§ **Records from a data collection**
──────────

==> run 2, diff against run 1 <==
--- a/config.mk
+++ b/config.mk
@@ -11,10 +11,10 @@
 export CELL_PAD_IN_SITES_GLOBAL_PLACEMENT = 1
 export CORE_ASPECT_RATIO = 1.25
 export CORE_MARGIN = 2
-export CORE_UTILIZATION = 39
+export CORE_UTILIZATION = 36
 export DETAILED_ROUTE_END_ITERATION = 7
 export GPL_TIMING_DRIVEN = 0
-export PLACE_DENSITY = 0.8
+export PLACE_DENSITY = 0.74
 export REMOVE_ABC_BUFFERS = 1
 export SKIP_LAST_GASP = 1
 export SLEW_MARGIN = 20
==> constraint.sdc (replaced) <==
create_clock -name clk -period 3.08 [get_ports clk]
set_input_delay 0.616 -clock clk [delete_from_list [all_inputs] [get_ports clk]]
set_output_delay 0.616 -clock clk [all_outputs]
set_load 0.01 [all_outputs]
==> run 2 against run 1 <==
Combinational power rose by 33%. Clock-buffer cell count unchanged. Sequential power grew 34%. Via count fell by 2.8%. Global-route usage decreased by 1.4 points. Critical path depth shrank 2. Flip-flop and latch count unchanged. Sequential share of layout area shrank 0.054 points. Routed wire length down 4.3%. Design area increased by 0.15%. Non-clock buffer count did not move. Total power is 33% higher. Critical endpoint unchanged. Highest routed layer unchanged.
===== src/rtl/uart_pkg.sv =====
// Shared types and constants for the UART transmit-side blocks.
package uart_pkg;

   localparam int UART_BYTE_W      = 8;
   localparam int ARB_BUSY_TIMEOUT = 4;

   typedef enum logic [2:0] {
      S_IDLE,
      S_LAUNCH,
      S_WAIT_BUSY,
      S_WAIT_DONE,
      S_GUARD
   } uart_arb_state_t;

endpackage


===== src/rtl/rr_pick.sv =====
// Combinational round-robin selector: grants the first asserted request found
// searching upward from the pointer, wrapping past the top requester.
module rr_pick #(
   parameter int NUM_REQ = 4,
   parameter int ID_W    = $clog2(NUM_REQ)
) (
   input  logic [NUM_REQ-1:0] request,
   input  logic [ID_W-1:0]    pointer,
   input  logic               enable,
   output logic [NUM_REQ-1:0] grant,
   output logic [ID_W-1:0]    index,
   output logic               found
);

   localparam logic [ID_W:0] REQ_COUNT = (ID_W+1)'(NUM_REQ);

   logic [ID_W:0]   sum;
   logic [ID_W-1:0] cand;

   // One extra bit on the sum lets the wrap be a single conditional subtract,
   // which also works when NUM_REQ is not a power of two.
   always_comb begin
      grant = '0;
      index = '0;
      found = 1'b0;
      sum   = '0;
      cand  = '0;
      for (int k = 0; k < NUM_REQ; k++) begin
         sum = {1'b0, pointer} + (ID_W+1)'(k);
         if (sum >= REQ_COUNT) begin
            sum = sum - REQ_COUNT;
         end
         cand = sum[ID_W-1:0];
         if (enable && !found && request[cand]) begin
            found       = 1'b1;
            grant[cand] = 1'b1;
            index       = cand;
         end
      end
   end

endmodule


===== src/rtl/uart_tx_arbiter.sv =====
// Shares one UART transmitter among several byte-stream requesters in round-robin
// order, following the transmitter busy flag and holding an optional guard gap.
module uart_tx_arbiter
   import uart_pkg::*;
#(
   parameter int NUM_REQ      = 4,
   parameter int GUARD_CYCLES = 0,
   parameter int ID_W         = $clog2(NUM_REQ)
) (
   input  logic                           Clock,
   input  logic                           Reset,
   input  logic                           Enable,
   input  logic [NUM_REQ-1:0]             ReqValid,
   input  logic [NUM_REQ*UART_BYTE_W-1:0] ReqData,
   output logic [NUM_REQ-1:0]             ReqReady,
   output logic                           TxStart,
   output logic [UART_BYTE_W-1:0]         TxData,
   input  logic                           TxBusy,
   output logic [ID_W-1:0]                GrantId,
   output logic                           Active
);

   localparam int                 TIMER_W    = $clog2(ARB_BUSY_TIMEOUT);
   localparam logic [TIMER_W-1:0] TIMER_LAST = TIMER_W'(ARB_BUSY_TIMEOUT - 1);
   localparam logic [7:0]         GUARD_LOAD = 8'((GUARD_CYCLES > 0) ? GUARD_CYCLES - 1 : 0);
   localparam logic [ID_W-1:0]    LAST_ID    = ID_W'(NUM_REQ - 1);

   uart_arb_state_t        state;
   uart_arb_state_t        nextState;
   logic [ID_W-1:0]        pointer;
   logic [NUM_REQ-1:0]     pickGrant;
   logic [ID_W-1:0]        pickIndex;
   logic                   pickFound;
   logic                   pickEnable;
   logic [UART_BYTE_W-1:0] reqBytes [NUM_REQ];
   logic [TIMER_W-1:0]     busyTimer;
   logic                   busyTimeout;
   logic [7:0]             guardCnt;
   logic [UART_BYTE_W-1:0] txDataQ;
   logic [ID_W-1:0]        grantIdQ;
   logic                   activeQ;
   logic                   txStartComb;

   assign pickEnable = Enable && (state == S_IDLE);

   rr_pick #(
      .NUM_REQ (NUM_REQ),
      .ID_W    (ID_W)
   ) picker (
      .request (ReqValid),
      .pointer (pointer),
      .enable  (pickEnable),
      .grant   (pickGrant),
      .index   (pickIndex),
      .found   (pickFound)
   );

   always_comb begin
      for (int i = 0; i < NUM_REQ; i++) begin
         reqBytes[i] = ReqData[i*UART_BYTE_W +: UART_BYTE_W];
      end
   end

   always_ff @(posedge Clock or negedge Reset) begin
      if (!Reset) begin
         state <= S_IDLE;
      end else begin
         state <= nextState;
      end
   end

   // A transmitter that never raised busy was idle, so the strobe is simply
   // repeated on the last cycle of each wait window.
   always_comb begin
      nextState   = state;
      txStartComb = 1'b0;
      busyTimeout = 1'b0;
      unique case (state)
         S_IDLE: begin
            if (pickFound) begin
               nextState = S_LAUNCH;
            end
         end
         S_LAUNCH: begin
            txStartComb = 1'b1;
            nextState   = S_WAIT_BUSY;
         end
         S_WAIT_BUSY: begin
            if (TxBusy) begin
               nextState = S_WAIT_DONE;
            end else if (busyTimer == TIMER_LAST) begin
               txStartComb = 1'b1;
               busyTimeout = 1'b1;
            end
         end
         S_WAIT_DONE: begin
            if (!TxBusy) begin
               nextState = (GUARD_CYCLES == 0) ? S_IDLE : S_GUARD;
            end
         end
         S_GUARD: begin
            if (guardCnt == 8'd0) begin
               nextState = S_IDLE;
            end
         end
         default: begin
            nextState = S_IDLE;
         end
      endcase
   end

   always_ff @(posedge Clock or negedge Reset) begin
      if (!Reset) begin
         pointer   <= '0;
         txDataQ   <= '0;
         grantIdQ  <= '0;
         activeQ   <= 1'b0;
         busyTimer <= '0;
         guardCnt  <= 8'd0;
      end else begin
         activeQ <= (nextState != S_IDLE);

         if (pickFound) begin
            txDataQ  <= reqBytes[pickIndex];
            grantIdQ <= pickIndex;
            pointer  <= (pickIndex == LAST_ID) ? '0 : pickIndex + ID_W'(1);
         end

         if (state == S_WAIT_BUSY && !TxBusy && !busyTimeout) begin
            busyTimer <= busyTimer + TIMER_W'(1);
         end else begin
            busyTimer <= '0;
         end

         if (state == S_WAIT_DONE && !TxBusy) begin
            guardCnt <= GUARD_LOAD;
         end else if (state == S_GUARD && guardCnt != 8'd0) begin
            guardCnt <= guardCnt - 8'd1;
         end
      end
   end

   assign ReqReady = pickGrant;
   assign TxStart  = txStartComb;
   assign TxData   = txDataQ;
   assign GrantId  = grantIdQ;
   assign Active   = activeQ;

endmodule


===== config.mk =====
export PLATFORM = sky130hd
export DESIGN_NAME = uart_tx_arbiter
export DESIGN_NICKNAME = d
export VERILOG_FILES = /design/src/rtl/uart_pkg.sv /design/src/rtl/rr_pick.sv /design/src/rtl/uart_tx_arbiter.sv
export SDC_FILE = /design/constraint.sdc
export NUM_CORES = 1
export LEC_CHECK = 0
export ABC_AREA = 1
export CAP_MARGIN = 30
export CORE_MARGIN = 8
export CORE_UTILIZATION = 29
export DETAILED_ROUTE_END_ITERATION = 8
export SYNTH_ARGS = -nofsm -noshare
export SYNTH_HDL_FRONTEND = slang
export SYNTH_SLANG_ARGS = --single-unit

===== constraint.sdc =====
create_clock -name Clock -period 2.1 [get_ports Clock]
set_input_delay 0.21 -clock Clock [delete_from_list [all_inputs] [get_ports Clock]]
set_output_delay 0.21 -clock Clock [all_outputs]
set_load 0.02 [all_outputs]

# Yosys cells after proc, flatten, opt, wreduce, memory -nomap -nowiden
# Index checks and enable logic that the tools add are counted.
# W data, S select, Z words.
[op_classes]
addsub = 10
n_lt_le_gt_ge = 13
n_eq_ne = 6
n_mux = 48
bitwise = 4
reduce_logical = 26
[op_table]
columns = ["op", "count"]
rows = [
  ["$mux W8", 4],
  ["$mux W2", 10],
  ["$bmux W8 S2", 1],
  ["$logic_and A1 B1 Y1", 16],
  ["$mux W4", 4],
  ["$mux W1", 15],
  ["$pmux W3 S5", 1],
  ["$ge A3 B3 Y1 const B", 4],
  ["$lt A2 B3 Y1 const B", 4],
  ["$mux W3", 4],
  ["$or A4 B4 Y4", 3],
  ["$bmux W1 S2", 4],
  ["$demux W1 S2", 4],
  ["$ge A2 B1 Y1 const B", 4],
  ["$logic_not A8 Y1", 1],
  ["$reduce_bool A8 Y1", 1],
  ["$sub A2 B1 Y2 const B", 4],
  ["$sub A8 B1 Y8 const B", 1],
  ["$add A2 B2 Y3 const B", 2],
  ["$eq A3 B2 Y1 const B", 2],
  ["$logic_not A1 Y1", 5],
  ["$add A2 B1 Y2 const B", 2],
  ["$eq A2 B2 Y1 const B", 2],
  ["$add A2 B1 Y3 const B", 1],
  ["8 further kinds", 8],
]
[word_totals]
register_bits = 26
inputBits = 40
out_inout_bits = 16

# Longest topological paths before layout
[depth]
word_depth = 22
depth_mapped = 14

# Cells and area by module
# From an unflattened synthesis, not the netlist that was laid out.
[unflattened]
hier_cells = 284
area_unflattened_um2 = 1989.4
[modules_own_cells]
columns = ["mod", "n_inst", "cells_per_inst", "area_per_inst_um2"]
rows = [
  ["uart_tx_arbiter", 1, 192, 1446.4],
  ["rr_pick", 1, 92, 543.0],
]

# Worst setup path before layout
# No wires, ideal clock.
[synth_path]
path_kind = "reg-to-output"
from = "register pointer[0]"
to = "output port ReqReady[0]"
arrival_ns = 1.949
t_required_ns = 1.890
path_slack_ns = -0.059
path_stages_with_launch = 8
path_buffers = 0
path_cell_list = "dfrtp_1 > inv_2 > ha_1 > inv_1 > nand3_2 > nand4_4 > nand3_2 > o21ai_0"
[synth_between]
elab_chain_len = 18
word_cells_on_any_way = 63
cone_classes = "7 x add/sub; 12 x order compare; 27 x mux; 3 x bitwise; 14 x reduce/logical"
[synth_lines]
columns = ["item", "line", "rtl"]
rows = [
  ["start: declaration", "uart_tx_arbiter.sv:30", "logic [ID_W-1:0] pointer;"],
  ["start signal: assignment", "uart_tx_arbiter.sv:126", "pointer <= (pickIndex == LAST_ID) ? '0 : pickIndex + ID_W'(1);"],
  ["parallel branches: the longest is 17 deep, another holds $add A2 B1 Y3", "--", ""],
  ["$mux W4 (*)", "rr_pick.sv:34", "if (enable && !found && request[cand]) begin"],
  ["end: declaration", "uart_tx_arbiter.sv:15", "output logic [NUM_REQ-1:0] ReqReady,"],
]
# Mark *: on every way between the ends. The select of a mux whose other input is x is not followed.

# Worst setup path in the final report
[layout_path]
from = "register pointer[0]"
to = "output port ReqReady[2]"
# Same word-level chain as after synthesis.

==> results.py <==
metrics = {
    "timing": {
        "tightestPinTransition_ns": 0.328,
        "fin_crit_ns": 2.15,
        "grt_setup_unrepaired": "yes",
        "slew_viol_final": 0,
        "whs_ns": 0.297,
        "hold_viol": 0,
        "max_freq_mhz": 465,
        "setup_ws_ns": -0.0523,
        "finalSetupViolCount": 3,
        "fin_skew_ns": 0.00498,
        "relSlewSlack_pct": 78.1,
        "post-route-period-util_pct": 102,
    },
    "synth": {
        "syn_area_per_cell_sq_um": 7.36,
        "syn_nets": 312,
        "synthDistinctLibCells": 30,
        "synth-edff-count": 0,
        "ys_ff_latch": 26,
        "ys.warnings.count": 0,
        "synth_seq_area_share_pct": 33.4,
        "synthArstFlopShare_pct": 100,
        "syn-cell-area_sq_um": 1950,
        "synth_cells": 265,
        "ys.flop_type": "dfrtp_1",
    },
    "grt": {
        "grt_pass1_vias": 2013,
        "grt_overflow": 0,
        "grt_pass1_wl_um": 9360,
        "antenna_found_initial": 0,
        "grt_util_all_layers_pct": 11.6,
        "grt_max_degree": 27,
    },
    "clocking": {
        "ctsHoldBuffers": 0,
        "cts_sinks": 26,
        "clk_pin_slew_worst_paths_ns": 0.09,
        "root_buffer": "clkbuf_8",
        "htree_levels": 1,
        "cts_buffers": 3,
        "cts_buffer_depth": 2,
        "cts_tree": "yes",
        "clk-insertion-delay-late_ns": 0.27,
    },
    "critical_path": {
        "ff2ff_path_depth": 15,
        "path_delay_family": "buffers and inverters",
        "critPathKind": "flop to primary output",
        "critPathArrivalTime_ns": 1.94,
        "critPathBufInv": 3,
        "cp-end-kind": "primary output",
        "startpoint_type": "flop",
        "cpMaxStageDelayCell": "dfrtp_2",
        "cp.required_ns": 1.89,
        "cp_cell_sequence": "buf_4 -> nand2_4 -> nand3_4 -> nand2_4 -> nand4_4 -> buf_4 -> o22ai_1 -> a21oi_1 -> o21ai_0 -> buf_2",
        "slowest_delay_ns": 0.43,
        "critPathMaxFanout": 7,
        "cp.depth": 10,
    },
    "hold_path": {
        "worstHoldPathType": "input port to async pin",
    },
    "routing": {
        "drt-total-wl_um": 5770,
        "drtAntennaViolNets": 0,
        "drt-initial-drc-count": 91,
        "via_count": 2036,
        "avgRoutedWirePerCell_um": 13.2,
        "drt-pass1-iter-count": 5,
        "drc_errors": 0,
        "routed_via_density": 4.67,
    },
    "cells_and_area": {
        "diodes": 0,
        "final_area_sq_um": 3100,
        "syn_to_final_growth_pct": 58.8,
        "fill_cells": 675,
        "drive_gt1_share_pct": 26.4,
        "nNetsFinal": 404,
    },
    "placed_design": {
        "io_buffers": 55,
        "dp_slack_ns": -0.305,
        "dp_hpwl_um": 4320,
        "place_area_sq_um": 2790,
        "routabilityCongestion": 0.910,
    },
    "job": {
        "max-cap-violations": 0,
    },
    "outcome": {
        "status": "finished with violations",
        "violations": "setup timing",
    },
    "die": {
        "start_util_pct": 29.4,
        "die_w_um": 98.0,
        "die-area_sq_um": 9610,
        "rows": 30,
        "die_h_um": 98.0,
        "core_sq_um": 6640,
        "num_io_pins": 56,
    },
    "power": {
        "max-vdd-ir-drop_uv": 822,
        "cellLeakagePower_nw": 1.49,
        "p_per_area_nw_per_um2": 1300,
    },
}
==> cell usage after synthesis, types with 2 or more instances <==
| cell type | instances | area share, % |
|---|---|---|
| nor2_2 | 3 | 0.96 |
| nand2_4 | 4 | 2.3 |
| buf_4 | 2 | 0.77 |
| nor2_8 | 2 | 2.1 |
| o21ai_0 | 12 | 3.1 |
| ha_1 | 7 | 4.5 |
| inv_1 | 28 | 5.4 |
| nand2_2 | 11 | 3.5 |
| nand3_1 | 48 | 12 |
| nand3_2 | 8 | 4.1 |
| dfrtp_1 | 26 | 33 |
| o22ai_1 | 2 | 0.64 |
| a21oi_1 | 9 | 2.3 |
| nor2_1 | 15 | 2.9 |
| nand2_1 | 67 | 13 |
| o21ai_1 | 2 | 0.51 |
| inv_2 | 6 | 1.2 |
==> layer usage <==
layer	up-vias	wire, um	global-route usage, %	share of wire [%]
li1	1051	-	-	-
met1	926	2650	14.7	46
met2	53	2760	19.5	48
met3	6	295	1.92	5.1
met4	0	66	3.48	1.1
met5	-	0	0	0
==> final timing paths <==
check                                       start                       to  slack, ns
setup / recovery           pointer[0]$_DFFE_PN0P_              ReqReady[2]      -0.05
hold / removal                              Reset  guardCnt[0]$_DFFE_PN0P_       0.30
setup reg to reg           pointer[0]$_DFFE_PN0P_    TxData[1]$_DFFE_PN0P_      -0.01
hold reg to reg            busyTimer[0]$_DFF_PN0_   busyTimer[0]$_DFF_PN0_       0.43
max in group asynchronous                   Reset   pointer[0]$_DFFE_PN0P_       1.53
min in group Clock         busyTimer[0]$_DFF_PN0_   busyTimer[0]$_DFF_PN0_       0.43
==> cells by family (layout without fill, tap and decap cells) <==
| logic type | count (synthesis) | after routing | share of synthesized area, % |
|---|---|---|---|
| AND/OR/NAND/NOR | 163 | 164 | 44.3 |
| buffers and inverters | 39 | 129 | 8.92 |
| AO/OA/AOI/OAI | 30 | 30 | 8.92 |
| flip-flops | 26 | 26 | 33.4 |
| adder cells (fa/ha/maj) | 7 | 7 | 4.49 |
==> repair_timing <==
action                                  4_1_cts  5_1_grt
resized for setup                            28       21
endpoints found under the setup margin       15       15
buffers inserted                              3        6
gates cloned                                  1        1
pin swaps                                     6       11
==> flip-flops by register name (all words and copies together), names as in the netlist <==
| register | count |
|---|---|
| busyTimer | 2 |
| guardCnt | 8 |
| TxData | 8 |
| state | 3 |
| Active | 1 |
| pointer | 2 |
| GrantId | 2 |
==> area by class of cell <==
class	instances	area [sq um]	share of cell area, %
clock buffer	4	55.1	1.78
inverter	34	133	4.28
multi-input combinational	201	1250	40.5
sequential	26	653	21.1
tap	80	100	3.23
timing repair buffer	91	903	29.2
==> cells in the final DEF, fill, tap and decap left out, types with 3 or more instances in the layout <==
| cell | count |
|---|---|
| ha_1 | 6 |
| inv_1 | 27 |
| nor2_2 | 4 |
| buf_4 | 29 |
| nand2_2 | 11 |
| nand2_1 | 64 |
| nand2_4 | 7 |
| a21oi_1 | 9 |
| nand3_4 | 7 |
| clkdlybuf4s50_1 | 50 |
| o21ai_0 | 10 |
| nand3_2 | 3 |
| o21ai_1 | 4 |
| buf_12 | 5 |
| clkbuf_8 | 4 |
| inv_2 | 5 |
| nand3_1 | 46 |
| dfrtp_1 | 24 |
| nor2_1 | 13 |
==> per-stage QoR <==
stage,instances,power (W),setup TNS (ns),utilization [%]
2_1_floorplan,265,0.00224,0,-
3_3_place_gp,421,0.00319,-1.48,42.0
3_5_place_dp,421,0.00321,-2.07,42.0
4_1_cts,429,0.00372,-0.0384,44.0
5_1_grt,436,0.00434,-1.38,46.6
6_report,436,0.00402,-0.0942,46.6
==> power by group <==
group          switching, W  internal [W]
clock network      0.000153      0.000168
logic               0.00158       0.00136
registers         0.0000980      0.000658
total               0.00183       0.00218
No activity file was read; power rests on OpenSTA's default activity.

──────────

§ **INSTRUCTIONS TO FOLLOW**
Among the lines above, return those that contain the string "ReqData".

§ **RESPONSE TO THIS TASK**
   input  logic [NUM_REQ*UART_BYTE_W-1:0] ReqData,
         reqBytes[i] = ReqData[i*UART_BYTE_W +: UART_BYTE_W];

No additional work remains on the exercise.